Second, the EU’s international image has been damaged. Whatever blame the EU and the West may have for Russia, the fact that conflict has flared up again in Europe speaks to the failure of the EU’s strategy toward Russia, which has not found a way to coexist with Russia since the end of the Cold War. In addition, the EU has long pursued offensive value diplomacy, promoting a color revolution in Ukraine and other former Soviet countries, but the Ukraine crisis highlights its double standards and false values in international affairs. For example, the EU welcomes Ukrainian refugees, in sharp contrast to its attitude toward refugees from the Middle East and Africa. The EU has heavily aided Ukraine, but has largely turned a blind eye to humanitarian disasters in Afghanistan, Syria, Somalia, and so on.

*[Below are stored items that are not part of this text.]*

--- src/rtl/vpg_mode_ctrl.sv ---
// -----------------------------------------------------------------------------
// vpg_mode_ctrl
//
// Owns the eight live timing registers that drive the HDMI pattern generator
// and sequences a glitch-free video mode change:
//   wait for a frame boundary -> hold generator in reset -> request pixel-PLL
//   reconfiguration -> load new timing -> wait for PLL lock -> settle ->
//   release the generator.
//
// Ports:
//   clk, reset        controller clock and synchronous active-high reset
//   mode_req          one-cycle request strobe, only honoured while idle
//   mode_sel          requested mode (0=640x480, 1=1920x1080, 2=1280x720,
//                     3=custom shadow set)
//   cfg_we/addr/data  write port for the custom shadow timing registers
//   vpg_vs            generator vsync, already synchronised to clk
//   pll_req/pll_mode  PLL reconfiguration request (level) and target mode
//   pll_ack           PLL reconfigured and locked
//   gen_rst_n         active-low reset to the generator
//   h_*/v_*           live timing registers
//   cur_mode          mode currently loaded into the live registers
//   busy              high whenever a sequence (or boot settle) is running
//   done              one-cycle pulse on return to idle
//   err               sticky flags: bit0 frame timeout, bit1 PLL timeout
// -----------------------------------------------------------------------------
module vpg_mode_ctrl #(
   parameter int unsigned SETTLE_CYCLES = 16,
   parameter int unsigned FRAME_TIMEOUT = 2000000,
   parameter int unsigned PLL_TIMEOUT   = 1000000
) (
   input  logic        clk,
   input  logic        reset,
   input  logic        mode_req,
   input  logic [1:0]  mode_sel,
   input  logic        cfg_we,
   input  logic [2:0]  cfg_addr,
   input  logic [11:0] cfg_data,
   input  logic        vpg_vs,
   output logic        pll_req,
   output logic [1:0]  pll_mode,
   input  logic        pll_ack,
   output logic        gen_rst_n,
   output logic [11:0] h_total,
   output logic [11:0] h_sync,
   output logic [11:0] h_start,
   output logic [11:0] h_end,
   output logic [11:0] v_total,
   output logic [11:0] v_sync,
   output logic [11:0] v_start,
   output logic [11:0] v_end,
   output logic [1:0]  cur_mode,
   output logic        busy,
   output logic        done,
   output logic [1:0]  err
);

   typedef enum logic [2:0] {
      S_IDLE,
      S_WAIT_FRAME,
      S_HOLD,
      S_LOAD,
      S_WAIT_PLL,
      S_SETTLE
   } state_t;

   // Timing sets packed as [7:0][11:0]; element 0 is h_total, element 7 is v_end.
   localparam logic [7:0][11:0] MODE0 = {12'd514, 12'd34, 12'd1, 12'd524,
                                         12'd781, 12'd141, 12'd95, 12'd799};
   localparam logic [7:0][11:0] MODE1 = {12'd1120, 12'd40, 12'd4, 12'd1124,
                                         12'd2109, 12'd189, 12'd43, 12'd2199};
   localparam logic [7:0][11:0] MODE2 = {12'd744, 12'd24, 12'd4, 12'd749,
                                         12'd1537, 12'd257, 12'd39, 12'd1649};

   localparam logic [31:0] FRAME_LAST  = 32'(FRAME_TIMEOUT - 1);
   localparam logic [31:0] PLL_LAST    = 32'(PLL_TIMEOUT - 1);
   localparam logic [31:0] SETTLE_LAST = 32'(SETTLE_CYCLES - 1);

   state_t            state_q, state_d;
   logic [31:0]       cnt_q, cnt_d;
   logic [31:0]       cnt_inc;
   logic [1:0]        tgt_q, tgt_d;
   logic              vs_prev_q, vs_prev_d;
   logic [7:0][11:0]  live_q, live_d;
   logic [7:0][11:0]  shadow_q, shadow_d;
   logic [7:0][11:0]  tgt_set;
   logic [1:0]        cur_mode_q, cur_mode_d;
   logic              pll_req_q, pll_req_d;
   logic [1:0]        pll_mode_q, pll_mode_d;
   logic              gen_rst_n_q, gen_rst_n_d;
   logic              done_q, done_d;
   logic [1:0]        err_q, err_d;
   logic              vs_rise;

   // Timing set selected by the latched target mode; mode 3 uses the shadow copy.
   always_comb begin
      tgt_set = MODE0;
      unique case (tgt_q)
         2'd0:    tgt_set = MODE0;
         2'd1:    tgt_set = MODE1;
         2'd2:    tgt_set = MODE2;
         default: tgt_set = shadow_q;
      endcase
   end

   // Next-state logic for the sequencer and all registered outputs.
   // The counter saturates and is cleared on every state entry.
   always_comb begin
      state_d     = state_q;
      cnt_inc     = (cnt_q == 32'hFFFF_FFFF) ? cnt_q : cnt_q + 32'd1;
      cnt_d       = cnt_inc;
      tgt_d       = tgt_q;
      vs_prev_d   = vpg_vs;
      live_d      = live_q;
      shadow_d    = shadow_q;
      cur_mode_d  = cur_mode_q;
      pll_req_d   = pll_req_q;
      pll_mode_d  = pll_mode_q;
      gen_rst_n_d = gen_rst_n_q;
      done_d      = 1'b0;
      err_d       = err_q;
      vs_rise     = vpg_vs & ~vs_prev_q;

      // Shadow writes are accepted in every state; they reach the live
      // registers only through a later load.
      if (cfg_we) begin
         shadow_d[cfg_addr] = cfg_data;
      end

      unique case (state_q)
         S_IDLE: begin
            cnt_d = 32'd0;
            if (mode_req) begin
               tgt_d   = mode_sel;
               err_d   = 2'b00;
               state_d = S_WAIT_FRAME;
            end
         end
         S_WAIT_FRAME: begin
            // A vsync edge wins over a simultaneous timeout.
            if (vs_rise || (cnt_q == FRAME_LAST)) begin
               if (!vs_rise) begin
                  err_d[0] = 1'b1;
               end
               gen_rst_n_d = 1'b0;
               pll_req_d   = 1'b1;
               pll_mode_d  = tgt_q;
               cnt_d       = 32'd0;
               state_d     = S_HOLD;
            end
         end
         S_HOLD: begin
            cnt_d   = 32'd0;
            state_d = S_LOAD;
         end
         S_LOAD: begin
            live_d     = tgt_set;
            cur_mode_d = tgt_q;
            cnt_d      = 32'd0;
            state_d    = S_WAIT_PLL;
         end
         S_WAIT_PLL: begin
            if (pll_ack || (cnt_q == PLL_LAST)) begin
               if (!pll_ack) begin
                  err_d[1] = 1'b1;
               end
               pll_req_d = 1'b0;
               cnt_d     = 32'd0;
               state_d   = S_SETTLE;
            end
         end
         S_SETTLE: begin
            if (cnt_q == SETTLE_LAST) begin
               gen_rst_n_d = 1'b1;
               done_d      = 1'b1;
               cnt_d       = 32'd0;
               state_d     = S_IDLE;
            end
         end
         default: begin
            cnt_d   = 32'd0;
            state_d = S_IDLE;
         end
      endcase
   end

   // State registers. Reset drops straight into SETTLE so boot releases the
   // generator without a PLL handshake.
   always_ff @(posedge clk) begin
      if (reset) begin
         state_q     <= S_SETTLE;
         cnt_q       <= 32'd0;
         tgt_q       <= 2'd0;
         vs_prev_q   <= 1'b0;
         live_q      <= MODE0;
         shadow_q    <= MODE0;
         cur_mode_q  <= 2'd0;
         pll_req_q   <= 1'b0;
         pll_mode_q  <= 2'd0;
         gen_rst_n_q <= 1'b0;
         done_q      <= 1'b0;
         err_q       <= 2'b00;
      end else begin
         state_q     <= state_d;
         cnt_q       <= cnt_d;
         tgt_q       <= tgt_d;
         vs_prev_q   <= vs_prev_d;
         live_q      <= live_d;
         shadow_q    <= shadow_d;
         cur_mode_q  <= cur_mode_d;
         pll_req_q   <= pll_req_d;
         pll_mode_q  <= pll_mode_d;
         gen_rst_n_q <= gen_rst_n_d;
         done_q      <= done_d;
         err_q       <= err_d;
      end
   end

   assign h_total   = live_q[0];
   assign h_sync    = live_q[1];
   assign h_start   = live_q[2];
   assign h_end     = live_q[3];
   assign v_total   = live_q[4];
   assign v_sync    = live_q[5];
   assign v_start   = live_q[6];
   assign v_end     = live_q[7];
   assign cur_mode  = cur_mode_q;
   assign pll_req   = pll_req_q;
   assign pll_mode  = pll_mode_q;
   assign gen_rst_n = gen_rst_n_q;
   assign done      = done_q;
   assign err       = err_q;
   assign busy      = (state_q != S_IDLE);

endmodule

Third, the EU’s role as an international balancer has been weakened. The EU wants to take a “third way” in the great power competition, play a balancing role, and develop a foreign policy based on its own interests, not just blindly follow the United States. However, with the further widening of the power gap between Europe and the United States, the EU may become Anglicized or Canadianized in the future; namely, the EU may gradually lose its independent international identity and become more of a subsidiary and follower of the United States, unable to defend its own interests or develop autonomous foreign policies. For example, the Inflation Reduction Act of the United States takes no account of Europe’s interests and blatantly violates the rules of the World Trade Organization. It provides massive subsidies to its own electric car, wind turbine, and green hydrogen industries, discriminating against European companies and creating unfair competition. “A large number of European companies are reallocating their strategic plans and investments to North America”? The EU is very dissatisfied with this and has made protests and representations several times. French President Macron also raised the issue loudly during his visit to the United States but was largely ignored.

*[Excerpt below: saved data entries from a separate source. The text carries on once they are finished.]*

**config.mk**
```make
export PLATFORM = sky130hd
export DESIGN_NAME = multicycle_core
export DESIGN_NICKNAME = d
export VERILOG_FILES = /design/src/rtl/multicycle_core.sv
export SDC_FILE = /design/constraint.sdc
export NUM_CORES = 1
export LEC_CHECK = 0
export CORE_ASPECT_RATIO = 1.5
export CORE_UTILIZATION = 30
export DETAILED_ROUTE_END_ITERATION = 8
export GPL_TIMING_DRIVEN = 0
export PLACE_DENSITY = 0.6
export SETUP_SLACK_MARGIN = 0.3
export SYNTH_ARGS = -nofsm -noshare
export SYNTH_HDL_FRONTEND = slang
export SYNTH_SLANG_ARGS = --single-unit
```
**constraint.sdc**
```tcl
create_clock -name clock_reg -period 16.35 [get_ports clock_reg]
set_input_delay 3.27 -clock clock_reg [delete_from_list [all_inputs] [get_ports clock_reg]]
set_output_delay 3.27 -clock clock_reg [all_outputs]
set_load 0.02 [all_outputs]
```
$ cat config.mk
export PLATFORM = sky130hd
export DESIGN_NAME = mkg_cascade_pipe
export DESIGN_NICKNAME = d
export VERILOG_FILES = /design/src/rtl/mkg_pkg.sv /design/src/rtl/mkg_layer.sv /design/src/rtl/mkg_cascade_pipe.sv
export SDC_FILE = /design/constraint.sdc
export NUM_CORES = 1
export LEC_CHECK = 0
export ABC_AREA = 1
export ABC_CLOCK_PERIOD_IN_PS = 2310
export CAP_MARGIN = 20
export CORE_ASPECT_RATIO = 1.1
export CORE_MARGIN = 4
export CORE_UTILIZATION = 45
export DETAILED_ROUTE_END_ITERATION = 6
export GPL_TIMING_DRIVEN = 0
export PLACE_DENSITY_LB_ADDON = 0.2
export SLEW_MARGIN = 20
export SYNTH_ARGS = -nofsm -noshare
export SYNTH_HDL_FRONTEND = slang
export SYNTH_SLANG_ARGS = --single-unit
export TNS_END_PERCENT = 100
$ cat constraint.sdc
create_clock -name clk -period 2.31 [get_ports clk]
set_input_delay 0.3465 -clock clk [delete_from_list [all_inputs] [get_ports clk]]
set_output_delay 0.3465 -clock clk [all_outputs]
set_load 0.02 [all_outputs]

Fourth, the process of EU strategic contraction has been accelerated and foreign policy has been further regionalized. On the one hand, whether the EU is united or not, as its strength declines, it will be difficult to become a single pole in global power dynamics and play a global role. On the other hand, even after the Ukraine crisis is resolved, EU-Russia hostilities will likely continue for a long time, meaning the diplomatic priorities of Central and Eastern Europe and Northern Europe will remain very much EU’s diplomatic priorities. In the EU’s big neighborhood, the crisis is not only in the east but also in the south. Nuclear proliferation, war in the Middle East, turmoil in Africa, climate disasters, and terrorism will greatly consume the EU’s time and energy. While the EU has its own Indo-Pacific strategy, this increasingly important region will largely be used as a bargaining chip with the United States, either as a token engagement to please Washington or as a gesture (especially for some Central and Eastern European countries) to draw the United States back into Europe. It is difficult for the EU as an independent power to truly invest resources and project power around the world, including in the Indo-Pacific region.

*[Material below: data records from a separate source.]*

`config.mk`:
```
export PLATFORM = sky130hd
export DESIGN_NAME = unidade_controle_multiciclo_flat
export DESIGN_NICKNAME = d
export VERILOG_FILES = /design/src/rtl/unidade_controle_multiciclo_if.sv /design/src/rtl/unidade_controle_multiciclo.sv /design/src/flat_wrapper.sv
export SDC_FILE = /design/constraint.sdc
export NUM_CORES = 1
export LEC_CHECK = 0
export ABC_CLOCK_PERIOD_IN_PS = 1400
export CORE_MARGIN = 2
export CORE_UTILIZATION = 33
export DETAILED_ROUTE_END_ITERATION = 16
export HOLD_SLACK_MARGIN = 0.05
export PLACE_DENSITY = 0.85
export SLEW_MARGIN = 20
export SYNTH_ARGS = -nofsm -noshare
export SYNTH_HDL_FRONTEND = slang
export SYNTH_SLANG_ARGS = --single-unit
```
`constraint.sdc`:
```
create_clock -name clock -period 1.4 [get_ports clock]
set_input_delay 0.42 -clock clock [delete_from_list [all_inputs] [get_ports clock]]
set_output_delay 0.42 -clock clock [all_outputs]
set_load 0.01 [all_outputs]
```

The EU was born during the Cold War. Its development and expansion promoted global multipolarization and played a role in counterb al anci ng the hegemony of the United States. The Ukraine crisis is a tragic event for the EU; not only has it disrupted its normal development process, but it may also kill its geopolitical dream of becoming a world pole, which is not conducive to global multipolarization and the containment of hegemonism and power politics. Of course, none of this is inevitable, and the EU may have a better future if it reflects properly on the lessons of the Ukraine crisis, if it is united, and if it views the world in a more open and inclusive way.